Maybe time for a positive question...

Does anyone have any plans for the holiday weekend?

I get to have my two girls on Monday and we are going to go to a parade and then getting together with some close friends for a cookout.

Anyone trying to make new traditions? My old one of the kids and wives going to the pool while the guys golf was destroyed by the divorce. Maybe the new one is parades and cook outs.

Take care,

Shoeguy


----------



## Jellybeans (Mar 8, 2011)

Hosting a work-related party today & a luau-themed Memorial Day BBQ this weekend


----------



## angelpixie (Mar 2, 2012)

Going to my first sci fi/fantasy/geek convention. I may enter the costume contest on Saturday night, and I'm entering an 'embellished bra' contest (hopefully -- have to turn it in tonight and it's not _quite_ done!) -- luckily I won't have to wear it.  They have some kid activities, too, so I'll be bringing DS with on Sunday when they also have a BBQ. But mostly, it's a mostly ME weekend.  I'm hoping to meet some fun new friends.

ETA: I realized this same convention marks a milestone for me. Last year, STBXH broke a date with me to photograph the costume contest...made a deal to come right back home if it was lame...and instead went out with friends, got high and stayed out til 4 a.m. His mom was visiting from out of state then, too. I woke up Memorial Day morning and told him that was it. I was done. Whoever found a place first was moving out. That was me. 

So, it's sort of like Independence Day weekend for me, too!


----------



## cherokee96red (Apr 23, 2011)

Have an appt for some seriously needed:




RETAIL THERAPY!!!


----------



## Married in VA (Jan 6, 2012)

I'm having daddy-daughter time tonight with my middle child then we all go to the beach tomorrow. The YMCA outdoor pool on Sunday after church and probably the beach again on Monday. 

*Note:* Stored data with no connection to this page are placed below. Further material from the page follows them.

$ cat src/hw/rtl/qcsw_pkg.sv
// package for the quadrature counter with windowed speed
// configuration register codes, reset values and the config bundle type
// no dependencies
package qcsw_pkg;

    // configuration register indexes
    localparam logic [1:0] CFG_SAMPLE_MS      = 2'd0;
    localparam logic [1:0] CFG_SPEED_SCALE    = 2'd1;
    localparam logic [1:0] CFG_POSITION_SCALE = 2'd2;

    localparam int CFG_IDX_W  = 2;
    localparam int CFG_DATA_W = 32;

    // register reset values
    localparam logic [15:0] SAMPLE_MS_RST      = 16'd100;
    localparam logic [31:0] SPEED_SCALE_RST    = 32'd65536;
    localparam logic [31:0] POSITION_SCALE_RST = 32'd65536;

    // elapsed millisecond counter ceiling
    localparam logic [15:0] ELAPSED_MAX = 16'hFFFF;

    // output widths fixed by the interface
    localparam int SPEED_W  = 48;
    localparam int SCALED_W = 64;
    localparam int COUNT_W  = 32;

    typedef struct packed {
        logic [15:0] sample_ms;
        logic [31:0] speed_scale;
        logic [31:0] position_scale;
    } t_cfg;

endpackage

$ cat src/hw/rtl/qcsw_decode.sv
// edge decoder, position and window counters, window timer
// first pipeline stage; depends on qcsw_pkg
module qcsw_decode import qcsw_pkg::*; #(
    parameter int POS_WIDTH = 32,
    parameter int WIN_WIDTH = 16
) (
    input  logic                        i_clk,
    input  logic                        i_rst_n,
    input  logic                        i_valid,
    input  logic                        i_enc_a,
    input  logic                        i_enc_b,
    input  logic                        i_ms_tick,
    input  t_cfg                        i_cfg,
    input  logic                        i_ready,
    output logic                        o_ready,
    output logic                        o_valid,
    output logic [POS_WIDTH-1:0]        o_total,
    output logic signed [WIN_WIDTH-1:0] o_win,
    output logic                        o_update
);

    localparam logic signed [WIN_WIDTH-1:0] WIN_MAX = {1'b0, {(WIN_WIDTH-1){1'b1}}};
    localparam logic signed [WIN_WIDTH-1:0] WIN_MIN = {1'b1, {(WIN_WIDTH-1){1'b0}}};

    logic                        r_last_a;
    logic                        r_last_b;
    logic [POS_WIDTH-1:0]        r_total;
    logic signed [WIN_WIDTH-1:0] r_win;
    logic [15:0]                 r_elapsed;
    logic                        r_valid;

    logic                        acc;
    logic                        rise_a;
    logic                        rise_b;
    logic                        up_a;
    logic                        up_b;
    logic [POS_WIDTH-1:0]        t_a;
    logic [POS_WIDTH-1:0]        n_total;
    logic signed [WIN_WIDTH-1:0] w_a;
    logic signed [WIN_WIDTH-1:0] n_win_cnt;
    logic [15:0]                 n_elapsed;
    logic                        close;

    // one saturating step of the window count
    function automatic logic signed [WIN_WIDTH-1:0] win_step(
        input logic signed [WIN_WIDTH-1:0] w,
        input logic                        rise,
        input logic                        up
    );
        logic signed [WIN_WIDTH-1:0] r;
        r = w;
        if (rise && up && (w != WIN_MAX)) begin
            r = w + WIN_WIDTH'(1);
        end else if (rise && !up && (w != WIN_MIN)) begin
            r = w - WIN_WIDTH'(1);
        end
        return r;
    endfunction

    assign o_ready = !r_valid || i_ready;
    assign acc     = i_valid && o_ready;

    // x2 decoding on rising edges
    assign rise_a = i_enc_a && !r_last_a;
    assign rise_b = i_enc_b && !r_last_b;
    assign up_a   = !i_enc_b;
    assign up_b   = i_enc_a;

    // wrapping position count, channel a then channel b
    always_comb begin
        t_a = r_total;
        if (rise_a) begin
            t_a = up_a ? r_total + POS_WIDTH'(1) : r_total - POS_WIDTH'(1);
        end
        n_total = t_a;
        if (rise_b) begin
            n_total = up_b ? t_a + POS_WIDTH'(1) : t_a - POS_WIDTH'(1);
        end
    end

    // saturating window count, each edge saturates on its own
    assign w_a       = win_step(r_win, rise_a, up_a);
    assign n_win_cnt = win_step(w_a, rise_b, up_b);

    // millisecond timer and window close
    assign n_elapsed = (i_ms_tick && (r_elapsed != ELAPSED_MAX)) ?
                       r_elapsed + 16'd1 : r_elapsed;
    assign close     = (n_elapsed >= i_cfg.sample_ms);

    // counter state
    always_ff @(posedge i_clk) begin
        if (!i_rst_n) begin
            r_last_a  <= 1'b0;
            r_last_b  <= 1'b0;
            r_total   <= '0;
            r_win     <= '0;
            r_elapsed <= '0;
        end else if (acc) begin
            r_last_a  <= i_enc_a;
            r_last_b  <= i_enc_b;
            r_total   <= n_total;
            r_win     <= close ? '0 : n_win_cnt;
            r_elapsed <= close ? 16'd0 : n_elapsed;
        end
    end

    // stage valid
    always_ff @(posedge i_clk) begin
        if (!i_rst_n) begin
            r_valid <= 1'b0;
        end else if (o_ready) begin
            r_valid <= i_valid;
        end
    end

    // stage payload
    always_ff @(posedge i_clk) begin
        if (acc) begin
            o_total  <= n_total;
            o_win    <= n_win_cnt;
            o_update <= close;
        end
    end

    assign o_valid = r_valid;

    // window closes clear the window state
    a_close_clears: assert property (@(posedge i_clk) disable iff (!i_rst_n)
        acc && close |=> (r_win == '0) && (r_elapsed == 16'd0))
        else $error("window state not cleared on close");

    // counters move only on a transfer
    a_hold_idle: assert property (@(posedge i_clk) disable iff (!i_rst_n)
        !acc |=> $stable(r_total) && $stable(r_win) && $stable(r_elapsed))
        else $error("counter state changed without a transfer");

endmodule

$ cat src/hw/rtl/qcsw_scale.sv
// scaling pipeline: partial products, sums, saturation, held speed, result register
// stages two to four; depends on qcsw_pkg
module qcsw_scale import qcsw_pkg::*; #(
    parameter int POS_WIDTH = 32,
    parameter int WIN_WIDTH = 16
) (
    input  logic                        i_clk,
    input  logic                        i_rst_n,
    input  logic                        i_valid,
    input  logic [POS_WIDTH-1:0]        i_total,
    input  logic signed [WIN_WIDTH-1:0] i_win,
    input  logic                        i_update,
    input  t_cfg                        i_cfg,
    input  logic                        i_stall,
    output logic                        o_ready,
    output logic                        o_valid,
    output logic signed [COUNT_W-1:0]   o_position_count,
    output logic signed [SCALED_W-1:0]  o_position_scaled,
    output logic signed [SPEED_W-1:0]   o_speed_value,
    output logic                        o_speed_update
);

    // split of the position for the partial products
    localparam int H    = (POS_WIDTH + 1) / 2;
    localparam int LO_W = H + 32;
    localparam int HI_W = POS_WIDTH - H + 33;
    localparam int PW   = POS_WIDTH + 33;
    localparam int EW   = (PW > SCALED_W) ? PW : SCALED_W + 1;
    localparam int SP_W = WIN_WIDTH + 33;
    localparam int SE   = (SP_W > SPEED_W) ? SP_W : SPEED_W + 1;

    localparam logic signed [SCALED_W-1:0] POS_HI = {1'b0, {(SCALED_W-1){1'b1}}};
    localparam logic signed [SCALED_W-1:0] POS_LO = {1'b1, {(SCALED_W-1){1'b0}}};
    localparam logic signed [SPEED_W-1:0]  SPD_HI = {1'b0, {(SPEED_W-1){1'b1}}};
    localparam logic signed [SPEED_W-1:0]  SPD_LO = {1'b1, {(SPEED_W-1){1'b0}}};

    // stage two
    logic                       r2_valid;
    logic [LO_W-1:0]            r2_lo;
    logic signed [HI_W-1:0]     r2_hi;
    logic signed [SP_W-1:0]     r2_spd;
    logic                       r2_upd;
    logic [COUNT_W-1:0]         r2_cnt;
    // stage three
    logic                       r3_valid;
    logic signed [PW-1:0]       r3_prod;
    logic                       r3_upd;
    logic [COUNT_W-1:0]         r3_cnt;
    logic signed [SPEED_W-1:0]  r_held;
    // stage four
    logic                       r4_valid;

    logic                       rdy2;
    logic                       rdy3;
    logic                       rdy4;
    logic                       adv3;
    logic signed [63:0]         tot_ext;
    logic [LO_W-1:0]            w_lo;
    logic signed [HI_W-1:0]     w_hi;
    logic signed [SP_W-1:0]     w_spd;
    logic signed [PW-1:0]       w_prod;
    logic signed [SE-1:0]       spd_ext;
    logic signed [SPEED_W-1:0]  spd_sat;
    logic signed [SPEED_W-1:0]  n_held;
    logic signed [EW-1:0]       pos_ext;
    logic signed [SCALED_W-1:0] pos_sat;

    // ready chain
    assign rdy4    = !r4_valid || !i_stall;
    assign rdy3    = !r3_valid || rdy4;
    assign rdy2    = !r2_valid || rdy3;
    assign o_ready = rdy2;
    assign adv3    = rdy3 && r2_valid;

    // partial products and speed product
    assign tot_ext = 64'($signed(i_total));
    assign w_lo    = LO_W'(i_total[H-1:0]) * LO_W'(i_cfg.position_scale);
    assign w_hi    = HI_W'($signed(i_total[POS_WIDTH-1:H]))
                   * HI_W'($signed({1'b0, i_cfg.position_scale}));
    assign w_spd   = SP_W'(i_win) * SP_W'($signed({1'b0, i_cfg.speed_scale}));

    // speed saturation and held value
    assign spd_ext = SE'(r2_spd);
    always_comb begin
        if ((&spd_ext[SE-1:SPEED_W-1]) || !(|spd_ext[SE-1:SPEED_W-1])) begin
            spd_sat = spd_ext[SPEED_W-1:0];
        end else begin
            spd_sat = spd_ext[SE-1] ? SPD_LO : SPD_HI;
        end
    end
    assign n_held = r2_upd ? spd_sat : r_held;

    // full position product
    assign w_prod = (PW'(r2_hi) <<< H) + $signed(PW'(r2_lo));

    // position saturation
    assign pos_ext = EW'(r3_prod);
    always_comb begin
        if ((&pos_ext[EW-1:SCALED_W-1]) || !(|pos_ext[EW-1:SCALED_W-1])) begin
            pos_sat = pos_ext[SCALED_W-1:0];
        end else begin
            pos_sat = pos_ext[EW-1] ? POS_LO : POS_HI;
        end
    end

    // stage valids and held speed
    always_ff @(posedge i_clk) begin
        if (!i_rst_n) begin
            r2_valid <= 1'b0;
            r3_valid <= 1'b0;
            r4_valid <= 1'b0;
            r_held   <= '0;
        end else begin
            if (rdy2) begin
                r2_valid <= i_valid;
            end
            if (rdy3) begin
                r3_valid <= r2_valid;
            end
            if (rdy4) begin
                r4_valid <= r3_valid;
            end
            if (adv3) begin
                r_held <= n_held;
            end
        end
    end

    // stage payloads
    always_ff @(posedge i_clk) begin
        if (rdy2 && i_valid) begin
            r2_lo  <= w_lo;
            r2_hi  <= w_hi;
            r2_spd <= w_spd;
            r2_upd <= i_update;
            r2_cnt <= tot_ext[COUNT_W-1:0];
        end
        if (adv3) begin
            r3_prod <= w_prod;
            r3_upd  <= r2_upd;
            r3_cnt  <= r2_cnt;
        end
        if (rdy4 && r3_valid) begin
            o_position_scaled <= pos_sat;
            o_speed_value     <= r_held;
            o_speed_update    <= r3_upd;
            o_position_count  <= $signed(r3_cnt);
        end
    end

    assign o_valid = r4_valid;

    // held speed moves only when a closing item enters stage three
    a_held_stable: assert property (@(posedge i_clk) disable iff (!i_rst_n)
        !(adv3 && r2_upd) |=> $stable(r_held))
        else $error("held speed changed without a window close");

    // a blocked stage keeps its item
    a_stage3_hold: assert property (@(posedge i_clk) disable iff (!i_rst_n)
        r3_valid && !rdy4 |=> r3_valid && $stable(r3_prod))
        else $error("stage three item lost under stall");

endmodule

$ cat src/hw/rtl/quadrature_counter_speed_window.sv
// a result passes in order through the decode stage and the registers of stages two, three and four
// throughput: one item per cycle while i_stall is low; the four-stage pipeline with a ready chain sets this
// the position product is split into two partial products over stages two and three
// reset (synchronous, active low) clears counters, held speed and pipeline valids,
// and returns the configuration registers to their defaults
// top level: configuration registers, decode stage, scaling pipeline; depends on qcsw_pkg
module quadrature_counter_speed_window import qcsw_pkg::*; #(
    parameter int POS_WIDTH = 32,
    parameter int WIN_WIDTH = 16
) (
    input  logic                       i_clk,
    input  logic                       i_rst_n,
    input  logic                       i_cfg_we,
    input  logic [CFG_IDX_W-1:0]       i_cfg_idx,
    input  logic [CFG_DATA_W-1:0]      i_cfg_data,
    input  logic                       i_valid,
    output logic                       o_stall,
    input  logic                       i_enc_a,
    input  logic                       i_enc_b,
    input  logic                       i_ms_tick,
    output logic                       o_valid,
    input  logic                       i_stall,
    output logic signed [COUNT_W-1:0]  o_position_count,
    output logic signed [SCALED_W-1:0] o_position_scaled,
    output logic signed [SPEED_W-1:0]  o_speed_value,
    output logic                       o_speed_update
);

    t_cfg                        r_cfg;
    logic                        dec_ready;
    logic                        scl_ready;
    logic                        s1_valid;
    logic [POS_WIDTH-1:0]        s1_total;
    logic signed [WIN_WIDTH-1:0] s1_win;
    logic                        s1_update;

    // configuration registers
    always_ff @(posedge i_clk) begin
        if (!i_rst_n) begin
            r_cfg.sample_ms      <= SAMPLE_MS_RST;
            r_cfg.speed_scale    <= SPEED_SCALE_RST;
            r_cfg.position_scale <= POSITION_SCALE_RST;
        end else if (i_cfg_we) begin
            case (i_cfg_idx)
                CFG_SAMPLE_MS:      r_cfg.sample_ms      <= i_cfg_data[15:0];
                CFG_SPEED_SCALE:    r_cfg.speed_scale    <= i_cfg_data;
                CFG_POSITION_SCALE: r_cfg.position_scale <= i_cfg_data;
                default: begin
                end
            endcase
        end
    end

    assign o_stall = !dec_ready;

    // edge decode and counters
    qcsw_decode #(
        .POS_WIDTH (POS_WIDTH),
        .WIN_WIDTH (WIN_WIDTH)
    ) u_decode (
        .i_clk     (i_clk),
        .i_rst_n   (i_rst_n),
        .i_valid   (i_valid),
        .i_enc_a   (i_enc_a),
        .i_enc_b   (i_enc_b),
        .i_ms_tick (i_ms_tick),
        .i_cfg     (r_cfg),
        .i_ready   (scl_ready),
        .o_ready   (dec_ready),
        .o_valid   (s1_valid),
        .o_total   (s1_total),
        .o_win     (s1_win),
        .o_update  (s1_update)
    );

    // scaling and result register
    qcsw_scale #(
        .POS_WIDTH (POS_WIDTH),
        .WIN_WIDTH (WIN_WIDTH)
    ) u_scale (
        .i_clk             (i_clk),
        .i_rst_n           (i_rst_n),
        .i_valid           (s1_valid),
        .i_total           (s1_total),
        .i_win             (s1_win),
        .i_update          (s1_update),
        .i_cfg             (r_cfg),
        .i_stall           (i_stall),
        .o_ready           (scl_ready),
        .o_valid           (o_valid),
        .o_position_count  (o_position_count),
        .o_position_scaled (o_position_scaled),
        .o_speed_value     (o_speed_value),
        .o_speed_update    (o_speed_update)
    );

endmodule
$ cat config.mk
export PLATFORM = sky130hd
export DESIGN_NAME = quadrature_counter_speed_window
export DESIGN_NICKNAME = d
export VERILOG_FILES = /design/src/hw/rtl/qcsw_pkg.sv /design/src/hw/rtl/qcsw_decode.sv /design/src/hw/rtl/qcsw_scale.sv /design/src/hw/rtl/quadrature_counter_speed_window.sv
export SDC_FILE = /design/constraint.sdc
export NUM_CORES = 2
export LEC_CHECK = 0
export ABC_CLOCK_PERIOD_IN_PS = 28300
export BUFFER_PORTS_ARGS = -buffer_cell sky130_fd_sc_hd__buf_2
export CAP_MARGIN = 10
export CELL_PAD_IN_SITES_DETAIL_PLACEMENT = 1
export CELL_PAD_IN_SITES_GLOBAL_PLACEMENT = 1
export CORE_MARGIN = 2
export CORE_UTILIZATION = 53
export DETAILED_ROUTE_END_ITERATION = 7
export PLACE_DENSITY = 0.82
export RECOVER_POWER = 25
export SLEW_MARGIN = 15
export SYNTH_ARGS = -nofsm -noshare
export SYNTH_HDL_FRONTEND = slang
export SYNTH_SLANG_ARGS = --single-unit
$ cat constraint.sdc
create_clock -name i_clk -period 28.3 [get_ports i_clk]
set_input_delay 5.66 -clock i_clk [delete_from_list [all_inputs] [get_ports i_clk]]
set_output_delay 5.66 -clock i_clk [all_outputs]
set_load 0.02 [all_outputs]
==> run_results.csv <==
group,metric,value,unit
status,status,"finished, violations left",
status,violations,"max-capacitance violations, max-slew violations",
worst_setup_path,crit_slowest_cell,"and3_1",
yosys,synth_top_cell_by_area,"fa_1",
yosys,ys_ff_latch,669,
yosys,syn_area_per_cell,9.437,um^2
detailed_routing,antenna_left,0,
clock_tree,tritoncts,"yes",
global_route,grt_pass1_wl,379300,um
sta,period_share,0.4305,
worst_setup_path,path_cells,"clkbuf_1 > and3_1 > nand3_1 > inv_1 > buf_2",
worst_setup_path,critPathLaunchType,"input port",
sta,drv_slew,1078,
detailed_routing,num_vias,60570,
clock_tree,cts_setup_buffers,0,
die,core_area,0.1498,mm^2
yosys,synth_warnings,0,
power_and_ir_drop,p_leak,38.84,nW
global_route,overflow,0,
global_route,antenna_found_initial,29,
clock_tree,root_buffer,"clkbuf_16",
sta,setup_tns,0,ns
layout,drive_above_1_share,0.05937,
die,rows,142,
clock_tree,cts_buffer_depth,3,
yosys,synthTopCellsByArea,"fa_1 31%, edfxtp_1 18%, ha_1 8.1%",
sta,fin_worst_skew,0.06218,ns
hold_path,hold_depth,0,
yosys,ys.flop_type,"edfxtp_1",
placed_design,dp_slack,16.09,ns
sta,setup_ws,16.12,ns
placed_design,dp_hpwl,178900,um
sta,setup_viol,0,
yosys,synth_common_cells,"1521 x inv_1, 1256 x fa_1, 1206 x nand2_1",
layout,final_nets,10230,
power_and_ir_drop,power.density,58.56,mW/mm^2
worst_setup_path,cp_data_required_time,22.64,ns
detailed_routing,drc_errors,0,
placed_design,io_buffer_count,188,
clock_tree,clk_pin_slew_worst_paths,0.06,ns
detailed_routing,firstDrtPassIters,5,
die,dieArea,0.1540,mm^2
clock_tree,cts_max_level,3,
power_and_ir_drop,peakVddDrop,0.05619,mV
die,num_io_pins,189,
sta,hold_violations,0,
global_route,grt_pass1_vias,68190,
clock_tree,hold_buffers,0,
worst_setup_path,end_kind,"primary output",
clock_tree,clock_sinks,669,
worst_setup_path,path_class,"input port to primary output",
detailed_routing,drtIter0Drc,3786,
yosys,syn-cell-area,0.07998,mm^2
die,die_h,392.5,um
worst_setup_path,critPathMaxFanout,5,
detailed_routing,viasPerCell,5.768,
yosys,synth.most_common_cell,"inv_1",
yosys,netlist.area_leader.share,0.3144,
detailed_routing,wl_per_cell,22.76,um
sta,max_freq,82.07,MHz
sta,worst_slew_pin_slew,3.357,ns
yosys,syn_inst,8475,
yosys,async_flop_share,0,
die,die_w,392.5,um
layout,syn_to_final_growth,6.517,%
hold_path,hold_path.class,"flip-flop to flip-flop",
sta,slew_headroom,-1.238,
yosys,synth_fp_nets,10290,
clock_tree,cts_made_buffers,79,
yosys,synth-edff-count,471,
die,initial_core_util,0.5340,
worst_setup_path,r2r_cells,20,
placed_design,gp_congestion,0.9006,
worst_setup_path,critPathMaxStageDelay,0.35,ns
yosys,yosysUniqueCellTypes,117,
global_route,grt_usage,0.3174,
power_and_ir_drop,total_power,4.989,mW
sta,timing.hold.ws,0.4052,ns
placed_design,placed_cells,10340,
global_route,grt_start_max_net_pins,97,
layout,final_cells,10500,
clock_tree,clock_insertion_delay_worst_skew,0.73,ns
flow_run,maxCapViolations,32,
clock_tree,cts_resized,0,
worst_setup_path,arrival,6.52,ns
yosys,seq_area_frac_synth,0.2264,
sta,rsz0062_at_grt,"false",
detailed_routing,wl,239000,um
sta,fin_crit,12.18,ns
[placed cells by master, fill, tap and decap left out, types with 89 or more instances in the layout]
master	count
a21o_1	158
a21oi_1	376
and2_1	646
buf_2	187
buf_4	89
dfxtp_1	188
edfxtp_1	471
fa_1	1256
ha_1	517
inv_1	1521
nand2_1	1206
nand3_1	89
nor2_1	330
o21ai_0	135
xnor2_1	178
[layer usage]
layer / share of wire / up-vias / global-route usage
met2: 0.49 / 1867 / 0.5438
li1: - / 26540 / -
met3: 0.066 / 596 / 0.05820
met1: 0.40 / 31540 / 0.3975
met5: 0.00087 / - / 0
met4: 0.040 / 30 / 0.1237
[final timing paths]
kind         slack, ns                          from                                     end
max              16.12                       i_stall                                 o_stall
min               0.41  u_scale.r3_cnt[13]$_DFFE_PP_  u_scale.o_position_count[13]$_DFFE_PP_
max reg2reg      18.18   u_decode.o_win[1]$_DFFE_PP_            u_scale.r2_spd[43]$_DFFE_PP_
min reg2reg       0.41  u_scale.r3_cnt[13]$_DFFE_PP_  u_scale.o_position_count[13]$_DFFE_PP_
[cell families (layout without fill, tap and decap cells)]
family / after synthesis / after routing / synth area share
xor gates and xnor gates: 260 / 260 / 0.02889
adders and majority gates: 1774 / 1774 / 0.3954
and+or+nand+nor: 2655 / 2655 / 0.1589
DFF: 669 / 669 / 0.2264
other: 0 / 12 / 0
AOI/OAI and AO/OA: 1104 / 1104 / 0.09233
muxes: 35 / 35 / 0.004630
buffers and inverters: 1978 / 1975 / 0.09345
[metrics by stage]
stage,area [um^2],util
finish,85190,0.5688
global route,85180,0.5687
CTS,85290,0.5695
detailed placement,82670,0.5520
global placement,82670,0.5519
floorplan,79980,-
[report_power, final]
part           total (mW)  internal (mW)  switching (mW)  leakage [nW]
Clock                1.04          0.592           0.451          1.27
Sequential           1.34           1.25          0.0878          6.01
Combinational        2.61          0.974            1.63          31.6
[worst max-delay path: cells and delay by family]
kind                   cells  cell delay (ns)
buffers and inverters      3             0.38
and+or+nand+nor            2             0.49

Also don't forget the men and women who died for our country this weeked as that is what it is all about. Please include a prayer for our fallen at your cookouts and gatherings.


----------



## momtoboys (Apr 22, 2012)

Tomorrow we are going to a pool party/cook out. Sunday my kids and i are going to pick strawberries, then sunday night we are going to my uncles to make smores. Then Monday we are going to the zoo


----------